Problem statement -
Retype verbatim the lines of the listing, from the very first through the line with "setup / recovery".

Data for this task -
+ + + + + + +

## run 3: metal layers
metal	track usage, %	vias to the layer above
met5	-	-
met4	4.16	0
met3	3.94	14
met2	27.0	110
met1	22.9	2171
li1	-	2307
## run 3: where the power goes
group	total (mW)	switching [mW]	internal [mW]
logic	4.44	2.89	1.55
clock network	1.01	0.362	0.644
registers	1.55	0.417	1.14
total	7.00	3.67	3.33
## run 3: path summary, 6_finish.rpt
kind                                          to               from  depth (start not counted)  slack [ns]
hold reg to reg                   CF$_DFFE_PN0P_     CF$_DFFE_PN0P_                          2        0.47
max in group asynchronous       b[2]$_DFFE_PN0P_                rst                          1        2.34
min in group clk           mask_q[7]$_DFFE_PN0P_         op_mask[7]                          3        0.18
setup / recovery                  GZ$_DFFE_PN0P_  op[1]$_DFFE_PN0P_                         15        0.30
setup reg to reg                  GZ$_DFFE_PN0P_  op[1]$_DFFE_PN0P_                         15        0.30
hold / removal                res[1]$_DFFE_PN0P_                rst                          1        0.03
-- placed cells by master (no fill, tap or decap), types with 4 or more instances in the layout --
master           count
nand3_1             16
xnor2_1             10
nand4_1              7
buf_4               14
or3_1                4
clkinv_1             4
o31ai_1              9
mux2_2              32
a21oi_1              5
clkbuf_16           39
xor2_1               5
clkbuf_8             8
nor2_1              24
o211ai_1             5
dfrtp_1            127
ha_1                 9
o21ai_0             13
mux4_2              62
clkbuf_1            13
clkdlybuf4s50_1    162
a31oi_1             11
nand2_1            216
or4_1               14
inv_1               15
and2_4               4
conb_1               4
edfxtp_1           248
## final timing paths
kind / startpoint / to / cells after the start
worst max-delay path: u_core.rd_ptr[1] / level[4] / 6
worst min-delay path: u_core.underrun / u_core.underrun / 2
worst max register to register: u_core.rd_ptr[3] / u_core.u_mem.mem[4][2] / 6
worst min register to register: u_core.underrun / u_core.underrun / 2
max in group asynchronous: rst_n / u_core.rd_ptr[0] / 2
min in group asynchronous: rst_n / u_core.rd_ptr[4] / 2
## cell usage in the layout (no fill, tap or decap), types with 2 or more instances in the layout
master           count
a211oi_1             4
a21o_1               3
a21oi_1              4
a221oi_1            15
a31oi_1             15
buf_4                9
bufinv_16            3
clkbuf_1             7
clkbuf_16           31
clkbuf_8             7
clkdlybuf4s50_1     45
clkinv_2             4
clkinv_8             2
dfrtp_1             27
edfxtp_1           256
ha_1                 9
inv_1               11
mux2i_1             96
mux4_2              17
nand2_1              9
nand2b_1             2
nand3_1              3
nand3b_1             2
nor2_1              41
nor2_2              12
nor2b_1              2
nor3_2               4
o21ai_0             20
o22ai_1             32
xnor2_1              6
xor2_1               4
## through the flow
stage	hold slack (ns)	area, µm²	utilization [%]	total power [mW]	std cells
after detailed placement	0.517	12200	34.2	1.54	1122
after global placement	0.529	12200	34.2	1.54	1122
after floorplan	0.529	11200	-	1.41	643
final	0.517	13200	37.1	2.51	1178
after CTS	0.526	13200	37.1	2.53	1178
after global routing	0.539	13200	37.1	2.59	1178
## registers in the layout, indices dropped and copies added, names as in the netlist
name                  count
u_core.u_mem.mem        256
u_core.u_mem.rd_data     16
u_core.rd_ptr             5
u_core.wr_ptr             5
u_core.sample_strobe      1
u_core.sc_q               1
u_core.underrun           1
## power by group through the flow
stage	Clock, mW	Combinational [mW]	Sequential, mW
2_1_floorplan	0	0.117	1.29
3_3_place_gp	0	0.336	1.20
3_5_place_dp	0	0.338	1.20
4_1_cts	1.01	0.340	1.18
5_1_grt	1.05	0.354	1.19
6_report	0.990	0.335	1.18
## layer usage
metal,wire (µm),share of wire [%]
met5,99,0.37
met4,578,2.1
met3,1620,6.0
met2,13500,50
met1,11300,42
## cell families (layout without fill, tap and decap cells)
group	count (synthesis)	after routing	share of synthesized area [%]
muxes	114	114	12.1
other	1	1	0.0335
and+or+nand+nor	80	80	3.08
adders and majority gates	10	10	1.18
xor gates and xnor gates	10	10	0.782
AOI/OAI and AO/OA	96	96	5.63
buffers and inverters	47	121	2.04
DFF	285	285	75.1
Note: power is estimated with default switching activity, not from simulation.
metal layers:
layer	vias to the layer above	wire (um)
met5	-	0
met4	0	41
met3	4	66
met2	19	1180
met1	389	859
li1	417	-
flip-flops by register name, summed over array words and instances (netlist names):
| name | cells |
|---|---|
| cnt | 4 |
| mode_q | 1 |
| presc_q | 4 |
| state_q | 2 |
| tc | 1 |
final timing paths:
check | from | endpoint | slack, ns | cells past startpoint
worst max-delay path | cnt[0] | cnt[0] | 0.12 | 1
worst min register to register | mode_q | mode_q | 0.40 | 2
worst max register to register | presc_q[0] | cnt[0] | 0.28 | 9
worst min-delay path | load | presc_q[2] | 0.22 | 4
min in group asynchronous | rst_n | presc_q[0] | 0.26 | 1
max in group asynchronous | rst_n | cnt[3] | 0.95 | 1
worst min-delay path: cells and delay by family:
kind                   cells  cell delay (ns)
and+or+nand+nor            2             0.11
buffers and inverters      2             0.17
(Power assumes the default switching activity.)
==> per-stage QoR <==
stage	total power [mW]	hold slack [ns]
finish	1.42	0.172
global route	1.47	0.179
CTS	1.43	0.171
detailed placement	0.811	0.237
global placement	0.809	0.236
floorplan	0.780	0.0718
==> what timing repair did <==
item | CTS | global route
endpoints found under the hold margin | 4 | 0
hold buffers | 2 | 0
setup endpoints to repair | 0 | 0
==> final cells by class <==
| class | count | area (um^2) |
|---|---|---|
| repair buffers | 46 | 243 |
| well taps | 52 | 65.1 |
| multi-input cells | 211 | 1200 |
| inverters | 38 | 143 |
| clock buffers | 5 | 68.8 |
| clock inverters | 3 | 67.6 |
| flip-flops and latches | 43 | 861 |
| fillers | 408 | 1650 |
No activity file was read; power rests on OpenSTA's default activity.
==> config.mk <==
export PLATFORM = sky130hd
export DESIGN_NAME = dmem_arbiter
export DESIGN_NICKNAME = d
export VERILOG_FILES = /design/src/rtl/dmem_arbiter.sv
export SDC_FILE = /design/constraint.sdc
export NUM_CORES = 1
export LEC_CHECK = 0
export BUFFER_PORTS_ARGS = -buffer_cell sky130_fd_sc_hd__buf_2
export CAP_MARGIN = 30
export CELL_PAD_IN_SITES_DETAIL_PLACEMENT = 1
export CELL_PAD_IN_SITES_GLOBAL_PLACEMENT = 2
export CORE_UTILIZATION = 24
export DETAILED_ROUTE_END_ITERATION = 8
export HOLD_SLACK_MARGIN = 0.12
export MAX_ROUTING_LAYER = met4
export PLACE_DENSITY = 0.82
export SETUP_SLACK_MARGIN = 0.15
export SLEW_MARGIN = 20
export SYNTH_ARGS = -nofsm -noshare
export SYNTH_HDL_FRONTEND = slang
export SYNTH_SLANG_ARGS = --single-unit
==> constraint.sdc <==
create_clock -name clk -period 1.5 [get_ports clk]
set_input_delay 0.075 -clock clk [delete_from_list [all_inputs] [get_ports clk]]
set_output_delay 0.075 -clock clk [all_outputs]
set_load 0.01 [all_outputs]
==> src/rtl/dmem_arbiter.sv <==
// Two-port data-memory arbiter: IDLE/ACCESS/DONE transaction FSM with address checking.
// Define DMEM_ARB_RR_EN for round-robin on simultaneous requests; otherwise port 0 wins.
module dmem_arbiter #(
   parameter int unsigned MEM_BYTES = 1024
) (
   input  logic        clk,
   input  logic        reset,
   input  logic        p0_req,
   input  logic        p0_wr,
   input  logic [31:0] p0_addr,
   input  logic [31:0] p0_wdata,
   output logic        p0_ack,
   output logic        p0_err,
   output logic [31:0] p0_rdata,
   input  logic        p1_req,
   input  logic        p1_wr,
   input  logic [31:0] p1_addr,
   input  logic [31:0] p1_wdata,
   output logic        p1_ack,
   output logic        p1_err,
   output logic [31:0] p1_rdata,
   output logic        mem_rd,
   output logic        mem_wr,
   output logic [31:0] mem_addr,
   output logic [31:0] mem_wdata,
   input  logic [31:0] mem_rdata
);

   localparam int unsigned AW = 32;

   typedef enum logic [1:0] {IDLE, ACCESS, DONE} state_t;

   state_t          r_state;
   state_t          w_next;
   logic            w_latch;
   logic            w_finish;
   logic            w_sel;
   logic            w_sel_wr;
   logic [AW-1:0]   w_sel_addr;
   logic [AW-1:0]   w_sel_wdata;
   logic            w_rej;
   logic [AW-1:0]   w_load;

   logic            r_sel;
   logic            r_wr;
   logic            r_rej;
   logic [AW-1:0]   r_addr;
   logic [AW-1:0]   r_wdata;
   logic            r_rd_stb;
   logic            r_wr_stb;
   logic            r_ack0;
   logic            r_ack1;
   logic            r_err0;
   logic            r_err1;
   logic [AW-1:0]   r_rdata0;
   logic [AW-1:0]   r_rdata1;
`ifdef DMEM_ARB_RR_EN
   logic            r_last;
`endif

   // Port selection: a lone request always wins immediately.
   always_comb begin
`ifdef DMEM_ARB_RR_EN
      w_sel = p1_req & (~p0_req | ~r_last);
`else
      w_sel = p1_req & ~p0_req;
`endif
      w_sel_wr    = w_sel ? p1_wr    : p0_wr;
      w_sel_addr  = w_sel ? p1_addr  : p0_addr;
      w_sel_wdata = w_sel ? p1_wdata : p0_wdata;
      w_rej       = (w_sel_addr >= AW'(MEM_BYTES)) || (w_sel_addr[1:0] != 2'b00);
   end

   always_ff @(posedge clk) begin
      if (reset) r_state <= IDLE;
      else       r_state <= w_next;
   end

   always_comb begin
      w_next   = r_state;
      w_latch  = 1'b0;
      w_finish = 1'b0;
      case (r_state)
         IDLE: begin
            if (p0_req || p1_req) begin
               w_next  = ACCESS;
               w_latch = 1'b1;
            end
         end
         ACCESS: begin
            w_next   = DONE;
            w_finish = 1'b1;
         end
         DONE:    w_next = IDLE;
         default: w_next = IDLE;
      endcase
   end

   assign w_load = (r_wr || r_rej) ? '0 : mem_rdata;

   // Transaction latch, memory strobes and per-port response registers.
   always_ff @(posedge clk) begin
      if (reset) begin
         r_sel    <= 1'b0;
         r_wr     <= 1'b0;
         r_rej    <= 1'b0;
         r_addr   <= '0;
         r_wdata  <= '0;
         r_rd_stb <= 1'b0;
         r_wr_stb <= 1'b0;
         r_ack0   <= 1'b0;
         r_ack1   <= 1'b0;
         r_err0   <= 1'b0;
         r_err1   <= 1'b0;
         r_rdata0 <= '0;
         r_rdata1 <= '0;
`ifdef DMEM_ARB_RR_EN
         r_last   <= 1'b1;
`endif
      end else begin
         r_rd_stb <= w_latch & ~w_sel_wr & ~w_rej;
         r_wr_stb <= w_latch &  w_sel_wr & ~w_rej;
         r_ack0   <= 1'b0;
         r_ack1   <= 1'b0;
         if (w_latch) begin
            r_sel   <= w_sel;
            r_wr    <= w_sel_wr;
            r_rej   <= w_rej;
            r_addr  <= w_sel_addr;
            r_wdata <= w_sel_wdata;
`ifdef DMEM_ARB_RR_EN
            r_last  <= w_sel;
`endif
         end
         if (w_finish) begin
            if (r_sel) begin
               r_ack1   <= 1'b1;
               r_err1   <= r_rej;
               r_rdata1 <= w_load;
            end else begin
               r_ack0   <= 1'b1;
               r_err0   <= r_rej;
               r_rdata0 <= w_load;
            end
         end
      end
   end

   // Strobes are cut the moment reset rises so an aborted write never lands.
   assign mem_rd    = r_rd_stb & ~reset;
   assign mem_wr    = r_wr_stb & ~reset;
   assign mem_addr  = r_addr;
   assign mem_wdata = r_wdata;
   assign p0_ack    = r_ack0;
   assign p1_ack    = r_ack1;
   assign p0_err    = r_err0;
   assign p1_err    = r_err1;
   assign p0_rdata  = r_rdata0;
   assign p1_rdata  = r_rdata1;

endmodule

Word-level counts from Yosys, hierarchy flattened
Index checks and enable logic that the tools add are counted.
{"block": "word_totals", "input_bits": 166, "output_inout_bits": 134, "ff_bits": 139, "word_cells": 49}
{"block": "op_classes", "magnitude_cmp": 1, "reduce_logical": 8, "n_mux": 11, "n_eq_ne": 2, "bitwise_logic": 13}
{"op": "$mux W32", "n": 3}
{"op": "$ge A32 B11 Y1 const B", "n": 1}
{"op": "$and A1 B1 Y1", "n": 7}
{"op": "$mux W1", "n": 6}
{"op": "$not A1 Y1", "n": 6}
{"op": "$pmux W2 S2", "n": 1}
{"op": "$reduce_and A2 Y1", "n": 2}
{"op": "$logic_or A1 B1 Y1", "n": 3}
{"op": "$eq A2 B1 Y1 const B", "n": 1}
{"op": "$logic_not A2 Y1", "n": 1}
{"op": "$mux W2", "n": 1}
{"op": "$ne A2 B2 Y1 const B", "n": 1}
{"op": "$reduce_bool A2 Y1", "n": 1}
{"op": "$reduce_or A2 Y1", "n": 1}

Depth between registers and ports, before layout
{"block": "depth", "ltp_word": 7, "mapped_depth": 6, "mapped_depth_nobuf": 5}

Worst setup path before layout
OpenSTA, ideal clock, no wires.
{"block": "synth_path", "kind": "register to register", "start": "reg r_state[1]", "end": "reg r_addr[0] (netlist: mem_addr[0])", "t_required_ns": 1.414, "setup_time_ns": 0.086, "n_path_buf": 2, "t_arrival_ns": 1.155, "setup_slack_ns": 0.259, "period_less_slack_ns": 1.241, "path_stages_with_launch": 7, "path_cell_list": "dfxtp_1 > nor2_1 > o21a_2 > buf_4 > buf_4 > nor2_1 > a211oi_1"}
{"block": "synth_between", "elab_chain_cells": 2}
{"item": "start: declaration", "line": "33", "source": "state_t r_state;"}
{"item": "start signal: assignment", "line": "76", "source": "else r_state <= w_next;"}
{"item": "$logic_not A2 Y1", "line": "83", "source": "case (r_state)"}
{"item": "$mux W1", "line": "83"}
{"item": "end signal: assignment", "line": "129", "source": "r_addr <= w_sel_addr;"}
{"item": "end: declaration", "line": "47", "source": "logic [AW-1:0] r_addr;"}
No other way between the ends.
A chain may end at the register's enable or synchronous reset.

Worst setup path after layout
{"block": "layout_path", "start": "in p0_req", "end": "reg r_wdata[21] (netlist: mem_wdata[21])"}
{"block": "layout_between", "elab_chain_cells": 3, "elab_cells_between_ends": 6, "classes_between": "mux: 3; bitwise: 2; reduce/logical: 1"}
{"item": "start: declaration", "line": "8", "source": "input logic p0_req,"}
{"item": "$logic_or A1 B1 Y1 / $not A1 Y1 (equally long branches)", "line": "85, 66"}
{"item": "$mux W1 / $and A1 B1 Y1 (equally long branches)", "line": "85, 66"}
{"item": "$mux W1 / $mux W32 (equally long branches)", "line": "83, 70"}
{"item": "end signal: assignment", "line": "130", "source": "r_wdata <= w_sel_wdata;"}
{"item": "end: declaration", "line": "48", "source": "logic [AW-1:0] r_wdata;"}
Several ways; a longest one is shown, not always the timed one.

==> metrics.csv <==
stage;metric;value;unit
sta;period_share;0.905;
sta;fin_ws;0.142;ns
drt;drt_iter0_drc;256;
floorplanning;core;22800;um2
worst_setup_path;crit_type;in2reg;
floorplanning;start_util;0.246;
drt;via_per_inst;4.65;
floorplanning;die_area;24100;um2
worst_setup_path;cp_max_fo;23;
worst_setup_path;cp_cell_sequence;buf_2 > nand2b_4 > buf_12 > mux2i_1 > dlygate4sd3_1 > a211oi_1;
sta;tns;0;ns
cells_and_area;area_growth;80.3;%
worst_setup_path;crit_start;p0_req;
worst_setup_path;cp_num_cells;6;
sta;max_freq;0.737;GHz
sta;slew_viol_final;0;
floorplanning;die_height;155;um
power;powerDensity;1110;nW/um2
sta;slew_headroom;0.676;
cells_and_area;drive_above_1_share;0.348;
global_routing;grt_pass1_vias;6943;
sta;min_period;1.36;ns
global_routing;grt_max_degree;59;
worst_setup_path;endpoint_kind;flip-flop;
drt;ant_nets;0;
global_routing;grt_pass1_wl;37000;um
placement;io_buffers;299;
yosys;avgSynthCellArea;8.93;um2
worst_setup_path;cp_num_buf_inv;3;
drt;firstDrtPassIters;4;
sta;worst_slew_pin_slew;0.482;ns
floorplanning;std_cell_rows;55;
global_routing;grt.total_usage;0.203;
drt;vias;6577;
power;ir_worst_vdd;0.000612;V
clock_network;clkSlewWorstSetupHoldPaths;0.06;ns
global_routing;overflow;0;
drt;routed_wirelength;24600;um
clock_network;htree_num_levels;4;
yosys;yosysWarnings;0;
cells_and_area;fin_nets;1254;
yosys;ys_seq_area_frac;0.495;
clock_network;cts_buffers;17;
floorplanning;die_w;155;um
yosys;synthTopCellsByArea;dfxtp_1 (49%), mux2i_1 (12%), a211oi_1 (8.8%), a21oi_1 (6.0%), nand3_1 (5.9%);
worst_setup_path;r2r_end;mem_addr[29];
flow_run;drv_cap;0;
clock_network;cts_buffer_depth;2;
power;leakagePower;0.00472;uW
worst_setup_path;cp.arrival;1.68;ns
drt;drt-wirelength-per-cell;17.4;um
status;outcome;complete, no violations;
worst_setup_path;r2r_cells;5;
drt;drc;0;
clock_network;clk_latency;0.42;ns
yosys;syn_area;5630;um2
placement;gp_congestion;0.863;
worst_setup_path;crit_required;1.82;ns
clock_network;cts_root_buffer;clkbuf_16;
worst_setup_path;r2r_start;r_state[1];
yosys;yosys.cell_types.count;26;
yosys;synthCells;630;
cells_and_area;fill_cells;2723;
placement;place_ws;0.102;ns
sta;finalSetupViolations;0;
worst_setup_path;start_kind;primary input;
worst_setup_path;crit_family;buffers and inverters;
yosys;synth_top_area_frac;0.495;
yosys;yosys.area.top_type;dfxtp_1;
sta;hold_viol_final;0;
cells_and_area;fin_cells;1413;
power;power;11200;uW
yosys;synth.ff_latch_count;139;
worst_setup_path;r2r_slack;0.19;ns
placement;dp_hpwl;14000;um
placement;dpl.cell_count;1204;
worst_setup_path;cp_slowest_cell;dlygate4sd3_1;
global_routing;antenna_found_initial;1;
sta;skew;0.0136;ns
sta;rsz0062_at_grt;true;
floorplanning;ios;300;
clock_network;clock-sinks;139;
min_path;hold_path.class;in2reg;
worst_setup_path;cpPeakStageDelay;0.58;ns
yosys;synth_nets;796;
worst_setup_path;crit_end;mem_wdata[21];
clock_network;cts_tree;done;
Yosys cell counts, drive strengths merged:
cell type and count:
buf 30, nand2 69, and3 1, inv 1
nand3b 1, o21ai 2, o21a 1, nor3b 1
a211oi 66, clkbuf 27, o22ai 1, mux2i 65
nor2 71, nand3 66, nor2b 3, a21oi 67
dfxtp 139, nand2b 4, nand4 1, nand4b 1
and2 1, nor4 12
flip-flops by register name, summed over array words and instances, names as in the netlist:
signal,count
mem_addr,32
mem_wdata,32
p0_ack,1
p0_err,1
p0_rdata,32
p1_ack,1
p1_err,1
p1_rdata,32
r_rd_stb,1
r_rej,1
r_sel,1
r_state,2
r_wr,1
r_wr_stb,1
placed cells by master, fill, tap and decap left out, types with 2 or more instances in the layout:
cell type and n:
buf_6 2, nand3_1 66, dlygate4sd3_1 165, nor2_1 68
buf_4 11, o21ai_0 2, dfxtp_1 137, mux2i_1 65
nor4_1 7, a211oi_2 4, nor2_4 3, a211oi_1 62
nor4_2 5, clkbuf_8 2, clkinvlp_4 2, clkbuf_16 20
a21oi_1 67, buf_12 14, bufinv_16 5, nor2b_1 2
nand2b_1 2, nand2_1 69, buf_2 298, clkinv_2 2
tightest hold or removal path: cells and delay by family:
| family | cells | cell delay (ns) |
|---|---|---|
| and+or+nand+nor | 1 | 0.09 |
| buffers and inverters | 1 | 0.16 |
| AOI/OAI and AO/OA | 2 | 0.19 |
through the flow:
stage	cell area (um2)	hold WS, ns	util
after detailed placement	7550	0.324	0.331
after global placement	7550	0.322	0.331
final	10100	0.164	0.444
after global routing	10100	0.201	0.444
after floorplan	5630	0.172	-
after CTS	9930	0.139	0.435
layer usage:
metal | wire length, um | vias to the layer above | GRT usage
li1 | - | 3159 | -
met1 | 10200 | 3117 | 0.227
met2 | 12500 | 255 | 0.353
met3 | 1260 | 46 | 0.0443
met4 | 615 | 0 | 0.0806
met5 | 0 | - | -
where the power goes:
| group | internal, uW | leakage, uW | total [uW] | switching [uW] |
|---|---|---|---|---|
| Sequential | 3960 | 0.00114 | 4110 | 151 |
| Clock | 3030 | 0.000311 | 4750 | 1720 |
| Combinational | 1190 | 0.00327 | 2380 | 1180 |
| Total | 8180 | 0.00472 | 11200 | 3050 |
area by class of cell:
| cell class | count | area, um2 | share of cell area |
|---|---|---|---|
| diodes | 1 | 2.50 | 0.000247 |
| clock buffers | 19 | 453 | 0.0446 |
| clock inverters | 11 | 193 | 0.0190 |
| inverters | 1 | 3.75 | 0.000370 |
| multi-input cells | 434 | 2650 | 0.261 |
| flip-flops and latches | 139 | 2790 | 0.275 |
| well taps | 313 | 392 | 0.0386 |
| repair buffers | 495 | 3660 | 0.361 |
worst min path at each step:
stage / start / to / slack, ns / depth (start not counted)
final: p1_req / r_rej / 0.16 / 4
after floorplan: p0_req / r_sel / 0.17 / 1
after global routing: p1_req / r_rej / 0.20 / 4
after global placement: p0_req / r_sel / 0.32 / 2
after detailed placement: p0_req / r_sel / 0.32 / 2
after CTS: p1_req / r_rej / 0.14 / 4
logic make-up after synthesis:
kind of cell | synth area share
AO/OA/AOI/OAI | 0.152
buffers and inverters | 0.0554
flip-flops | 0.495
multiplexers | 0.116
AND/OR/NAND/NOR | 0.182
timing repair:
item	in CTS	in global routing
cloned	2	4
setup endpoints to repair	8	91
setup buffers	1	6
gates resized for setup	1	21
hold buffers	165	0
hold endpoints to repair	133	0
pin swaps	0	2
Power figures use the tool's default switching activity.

+ + + + + + +

Exercise answer -
## run 3: metal layers
metal	track usage, %	vias to the layer above
met5	-	-
met4	4.16	0
met3	3.94	14
met2	27.0	110
met1	22.9	2171
li1	-	2307
## run 3: where the power goes
group	total (mW)	switching [mW]	internal [mW]
logic	4.44	2.89	1.55
clock network	1.01	0.362	0.644
registers	1.55	0.417	1.14
total	7.00	3.67	3.33
## run 3: path summary, 6_finish.rpt
kind                                          to               from  depth (start not counted)  slack [ns]
hold reg to reg                   CF$_DFFE_PN0P_     CF$_DFFE_PN0P_                          2        0.47
max in group asynchronous       b[2]$_DFFE_PN0P_                rst                          1        2.34
min in group clk           mask_q[7]$_DFFE_PN0P_         op_mask[7]                          3        0.18
setup / recovery                  GZ$_DFFE_PN0P_  op[1]$_DFFE_PN0P_                         15        0.30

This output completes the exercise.